[Dataset records]
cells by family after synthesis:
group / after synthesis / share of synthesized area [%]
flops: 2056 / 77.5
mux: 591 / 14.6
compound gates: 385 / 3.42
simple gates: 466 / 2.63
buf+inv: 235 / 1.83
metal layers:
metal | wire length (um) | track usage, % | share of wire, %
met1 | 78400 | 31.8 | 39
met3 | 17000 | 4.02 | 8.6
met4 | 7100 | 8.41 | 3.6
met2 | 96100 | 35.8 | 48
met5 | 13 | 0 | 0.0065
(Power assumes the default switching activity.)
==> src/sv/ksrs_pkg.sv <==
// ----------------------------------------------------------------------------
// ksrs_pkg - shared definitions for the keyed SplitMix64 random stream
// Constants of the SplitMix64 finaliser, the pre-mixed tags, the controller
// state encoding and the command/status bundles between control and datapath.
// ----------------------------------------------------------------------------
package ksrs_pkg;

    // SplitMix64 constants
    localparam logic [63:0] GOLDEN_GAMMA = 64'h9e3779b97f4a7c15;
    localparam logic [63:0] MIX_MUL_A    = 64'hbf58476d1ce4e5b9;
    localparam logic [63:0] MIX_MUL_B    = 64'h94d049bb133111eb;
    localparam logic [63:0] STREAM_TAG   = 64'h534550524e474b59;

    // Field widths of the stream items
    localparam int WORD_W    = 64;
    localparam int UNI_W     = 53;
    localparam int UNI_SHIFT = WORD_W - UNI_W;
    localparam int KEY_NUM   = 4;

    // Finaliser evaluated at elaboration only, to fold the fixed tags
    function automatic logic [63:0] mix64_const(input logic [63:0] v);
        logic [63:0] x;
        begin
            x = v + GOLDEN_GAMMA;
            x = (x ^ (x >> 30)) * MIX_MUL_A;
            x = (x ^ (x >> 27)) * MIX_MUL_B;
            return x ^ (x >> 31);
        end
    endfunction

    // Stream state after reset, and key working state at the start of every key item
    localparam logic [63:0] MIX_TAG = mix64_const(STREAM_TAG);

    // Mixed key-field tags 1..4, indexed from 0
    localparam logic [63:0] MIX_KEY [KEY_NUM] = '{
        mix64_const(64'd1), mix64_const(64'd2),
        mix64_const(64'd3), mix64_const(64'd4)
    };

    // Controller states, one-hot
    typedef enum logic [10:0] {
        ST_IDLE = 11'b000_0000_0001,
        ST_ADV  = 11'b000_0000_0010,
        ST_LOAD = 11'b000_0000_0100,
        ST_MA0  = 11'b000_0000_1000,
        ST_MA1  = 11'b000_0001_0000,
        ST_MA2  = 11'b000_0010_0000,
        ST_X27  = 11'b000_0100_0000,
        ST_MB0  = 11'b000_1000_0000,
        ST_MB1  = 11'b001_0000_0000,
        ST_MB2  = 11'b010_0000_0000,
        ST_FIN  = 11'b100_0000_0000
    } ksrs_state_t;

    // Which value enters the mix unit (also the current phase of an item)
    typedef enum logic [1:0] {
        SRC_FIELD  = 2'd0,
        SRC_ABSORB = 2'd1,
        SRC_DRAW   = 2'd2
    } ksrs_src_t;

    // Partial product selected for the shared 32x32 multiplier
    typedef enum logic [1:0] {
        PART_LO = 2'd0,
        PART_HX = 2'd1,
        PART_HC = 2'd2
    } ksrs_part_t;

    typedef struct packed {
        logic       capture;
        logic       key_init;
        logic       advance;
        logic       load;
        ksrs_src_t  src;
        logic [1:0] key_idx;
        logic       mul_en;
        logic       mul_b;
        ksrs_part_t part;
        logic       xs27;
        logic       fin_fld;
        logic       fin_kst;
        logic       fin_state;
        logic       fin_out;
    } ksrs_cmd_t;

    typedef struct packed {
        logic out_free;
    } ksrs_sts_t;

endpackage

==> src/sv/keyed_splitmix_random_stream.sv <==
// ----------------------------------------------------------------------------
// keyed_splitmix_random_stream - keyed SplitMix64 random stream
// Key items set up a stream from seed, particle, operator and event ids;
// draw items return the next 64-bit value and its top 53 bits.
// ----------------------------------------------------------------------------
// A key item (s_tuser = 0) rebuilds the stream state from the seed register
// and the three ids and returns nothing; it occupies the block from its
// acceptance through eight SplitMix64 mixes. A draw item (s_tuser = 1)
// advances the state, mixes it and loads its result into the output
// register once that register is free, and the block takes the next item
// in the cycle after that load. The single 32x32 multiplier forms each
// 64-bit product as three partial products, one per cycle, with two products
// per mix. One item is in work at a time; a finished draw waits in the output
// register while the next item is accepted. A seed write takes effect at the
// next key item. After reset the block draws from the state that the fixed
// stream tag gives.
module keyed_splitmix_random_stream (
    input  logic         aclk,
    input  logic         aresetn,
    input  logic         cfg_we,
    input  logic [63:0]  cfg_wdata,     // campaign_seed
    input  logic         s_tvalid,
    output logic         s_tready,
    input  logic [191:0] s_tdata,       // particle_id, operator_id, event_index
    input  logic [0:0]   s_tuser,       // op
    output logic         m_tvalid,
    input  logic         m_tready,
    output logic [119:0] m_tdata        // draw, uniform_bits, zero padding
);
    import ksrs_pkg::*;

    ksrs_cmd_t cmd;
    ksrs_sts_t sts;

    // Sequencer
    ksrs_ctrl u_ctrl (
        .aclk     (aclk),
        .aresetn  (aresetn),
        .s_tvalid (s_tvalid),
        .s_op     (s_tuser[0]),
        .s_tready (s_tready),
        .sts      (sts),
        .cmd      (cmd)
    );

    // Datapath
    ksrs_dpath u_dpath (
        .aclk      (aclk),
        .aresetn   (aresetn),
        .cfg_we    (cfg_we),
        .cfg_wdata (cfg_wdata),
        .s_tdata   (s_tdata),
        .m_tvalid  (m_tvalid),
        .m_tready  (m_tready),
        .m_tdata   (m_tdata),
        .cmd       (cmd),
        .sts       (sts)
    );

endmodule

==> src/sv/ksrs_ctrl.sv <==
// ----------------------------------------------------------------------------
// ksrs_ctrl - sequencer of the keyed SplitMix64 random stream
// Walks each mix through load, three partial products per multiply and the
// final xor-shift, and chains the eight mixes of a key item.
// ----------------------------------------------------------------------------
module ksrs_ctrl (
    input  logic                  aclk,
    input  logic                  aresetn,
    input  logic                  s_tvalid,
    input  logic                  s_op,
    output logic                  s_tready,
    input  ksrs_pkg::ksrs_sts_t   sts,
    output ksrs_pkg::ksrs_cmd_t   cmd
);
    import ksrs_pkg::*;

    ksrs_state_t state_reg, state_next;
    ksrs_src_t   phase_reg, phase_next;
    logic [1:0]  k_reg, k_next;

    assign s_tready = (state_reg == ST_IDLE);

    // Next state and commands
    always_comb begin
        state_next    = state_reg;
        phase_next    = phase_reg;
        k_next        = k_reg;
        cmd           = '0;
        cmd.src       = phase_reg;
        cmd.key_idx   = k_reg;
        cmd.part      = PART_LO;
        unique case (state_reg)
            ST_IDLE: begin
                if (s_tvalid) begin
                    cmd.capture = 1'b1;
                    if (s_op) begin
                        phase_next = SRC_DRAW;
                        state_next = ST_ADV;
                    end else begin
                        cmd.key_init = 1'b1;
                        k_next       = 2'd0;
                        phase_next   = SRC_FIELD;
                        state_next   = ST_LOAD;
                    end
                end
            end
            ST_ADV: begin
                cmd.advance = 1'b1;
                state_next  = ST_LOAD;
            end
            ST_LOAD: begin
                cmd.load   = 1'b1;
                state_next = ST_MA0;
            end
            ST_MA0: begin
                cmd.mul_en = 1'b1;
                cmd.part   = PART_LO;
                state_next = ST_MA1;
            end
            ST_MA1: begin
                cmd.mul_en = 1'b1;
                cmd.part   = PART_HX;
                state_next = ST_MA2;
            end
            ST_MA2: begin
                cmd.mul_en = 1'b1;
                cmd.part   = PART_HC;
                state_next = ST_X27;
            end
            ST_X27: begin
                cmd.xs27   = 1'b1;
                state_next = ST_MB0;
            end
            ST_MB0: begin
                cmd.mul_en = 1'b1;
                cmd.mul_b  = 1'b1;
                cmd.part   = PART_LO;
                state_next = ST_MB1;
            end
            ST_MB1: begin
                cmd.mul_en = 1'b1;
                cmd.mul_b  = 1'b1;
                cmd.part   = PART_HX;
                state_next = ST_MB2;
            end
            ST_MB2: begin
                cmd.mul_en = 1'b1;
                cmd.mul_b  = 1'b1;
                cmd.part   = PART_HC;
                state_next = ST_FIN;
            end
            ST_FIN: begin
                case (phase_reg)
                    SRC_DRAW: begin
                        // hold the result until the output register is free
                        if (sts.out_free) begin
                            cmd.fin_out = 1'b1;
                            state_next  = ST_IDLE;
                        end
                    end
                    SRC_FIELD: begin
                        cmd.fin_fld = 1'b1;
                        phase_next  = SRC_ABSORB;
                        state_next  = ST_LOAD;
                    end
                    SRC_ABSORB: begin
                        cmd.fin_kst = 1'b1;
                        if (k_reg == 2'd3) begin
                            cmd.fin_state = 1'b1;
                            state_next    = ST_IDLE;
                        end else begin
                            k_next     = k_reg + 2'd1;
                            phase_next = SRC_FIELD;
                            state_next = ST_LOAD;
                        end
                    end
                    default: begin
                        state_next = ST_IDLE;
                    end
                endcase
            end
            default: begin
                state_next = ST_IDLE;
            end
        endcase
    end

    // Control registers
    always_ff @(posedge aclk) begin
        if (!aresetn) begin
            state_reg <= ST_IDLE;
            phase_reg <= SRC_DRAW;
            k_reg     <= 2'd0;
        end else begin
            state_reg <= state_next;
            phase_reg <= phase_next;
            k_reg     <= k_next;
        end
    end

endmodule

==> src/sv/ksrs_dpath.sv <==
// ----------------------------------------------------------------------------
// ksrs_dpath - datapath of the keyed SplitMix64 random stream
// Holds seed, key fields, stream state and the mix work registers; one
// shared 32x32 multiplier builds each 64-bit product from three partials.
// ----------------------------------------------------------------------------
module ksrs_dpath (
    input  logic                  aclk,
    input  logic                  aresetn,
    input  logic                  cfg_we,
    input  logic [63:0]           cfg_wdata,
    input  logic [191:0]          s_tdata,
    output logic                  m_tvalid,
    input  logic                  m_tready,
    output logic [119:0]          m_tdata,
    input  ksrs_pkg::ksrs_cmd_t   cmd,
    output ksrs_pkg::ksrs_sts_t   sts
);
    import ksrs_pkg::*;

    logic [63:0] seed_reg;
    logic [63:0] part_id_reg, oper_id_reg, event_idx_reg;
    logic [63:0] state_reg;
    logic [63:0] kst_reg;
    logic [63:0] fld_reg;
    logic [63:0] x_reg;
    logic [63:0] acc_reg;
    logic [63:0] draw_reg;
    logic        m_tvalid_reg;

    logic [63:0] src_val;
    logic [63:0] pre_mix;
    logic [63:0] mul_c;
    logic [31:0] mul_a, mul_b;
    logic [63:0] prod;
    logic [63:0] fin_r;

    // Select the value entering the mix
    always_comb begin
        case (cmd.src)
            SRC_FIELD: begin
                case (cmd.key_idx)
                    2'd0:    src_val = seed_reg;
                    2'd1:    src_val = part_id_reg;
                    2'd2:    src_val = oper_id_reg;
                    default: src_val = event_idx_reg;
                endcase
            end
            SRC_ABSORB: src_val = kst_reg ^ MIX_KEY[cmd.key_idx] ^ fld_reg;
            SRC_DRAW:   src_val = state_reg;
            default:    src_val = '0;
        endcase
    end

    // Add the increment and apply the first xor-shift
    logic [63:0] pre_sum;
    assign pre_sum = src_val + GOLDEN_GAMMA;
    assign pre_mix = pre_sum ^ (pre_sum >> 30);

    // Shared multiplier operands
    assign mul_c = cmd.mul_b ? MIX_MUL_B : MIX_MUL_A;
    always_comb begin
        case (cmd.part)
            PART_HX: begin
                mul_a = x_reg[63:32];
                mul_b = mul_c[31:0];
            end
            PART_HC: begin
                mul_a = x_reg[31:0];
                mul_b = mul_c[63:32];
            end
            default: begin
                mul_a = x_reg[31:0];
                mul_b = mul_c[31:0];
            end
        endcase
    end
    assign prod = 64'(mul_a) * 64'(mul_b);

    // Final xor-shift of the mix
    assign fin_r = acc_reg ^ (acc_reg >> 31);

    // Seed register
    always_ff @(posedge aclk) begin
        if (!aresetn) begin
            seed_reg <= '0;
        end else if (cfg_we) begin
            seed_reg <= cfg_wdata;
        end
    end

    // Capture key fields of an accepted item
    always_ff @(posedge aclk) begin
        if (cmd.capture) begin
            part_id_reg   <= s_tdata[63:0];
            oper_id_reg   <= s_tdata[127:64];
            event_idx_reg <= s_tdata[191:128];
        end
    end

    // Stream state: advance on draw, replace at the end of a key item
    always_ff @(posedge aclk) begin
        if (!aresetn) begin
            state_reg <= MIX_TAG;
        end else if (cmd.advance) begin
            state_reg <= state_reg + GOLDEN_GAMMA;
        end else if (cmd.fin_state) begin
            state_reg <= fin_r;
        end
    end

    // Key working state and mixed field
    always_ff @(posedge aclk) begin
        if (cmd.key_init) begin
            kst_reg <= MIX_TAG;
        end else if (cmd.fin_kst) begin
            kst_reg <= fin_r;
        end
        if (cmd.fin_fld) begin
            fld_reg <= fin_r;
        end
    end

    // Mix operand and product accumulator
    always_ff @(posedge aclk) begin
        if (cmd.load) begin
            x_reg <= pre_mix;
        end else if (cmd.xs27) begin
            x_reg <= acc_reg ^ (acc_reg >> 27);
        end
        if (cmd.mul_en) begin
            if (cmd.part == PART_LO) begin
                acc_reg <= prod;
            end else begin
                acc_reg[63:32] <= acc_reg[63:32] + prod[31:0];
            end
        end
    end

    // Output register
    always_ff @(posedge aclk) begin
        if (!aresetn) begin
            m_tvalid_reg <= 1'b0;
        end else if (cmd.fin_out) begin
            m_tvalid_reg <= 1'b1;
        end else if (m_tready) begin
            m_tvalid_reg <= 1'b0;
        end
    end
    always_ff @(posedge aclk) begin
        if (cmd.fin_out) begin
            draw_reg <= fin_r;
        end
    end

    assign sts.out_free = !m_tvalid_reg || m_tready;
    assign m_tvalid     = m_tvalid_reg;
    assign m_tdata      = {3'd0, draw_reg[WORD_W-1:UNI_SHIFT], draw_reg};

endmodule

*What the task requires*: Only the lines that contain the string "mixes" should be copied from the entries above.

*Exercise answer*:
// acceptance through eight SplitMix64 mixes. A draw item (s_tuser = 1)
// advances the state, mixes it and loads its result into the output
// final xor-shift, and chains the eight mixes of a key item.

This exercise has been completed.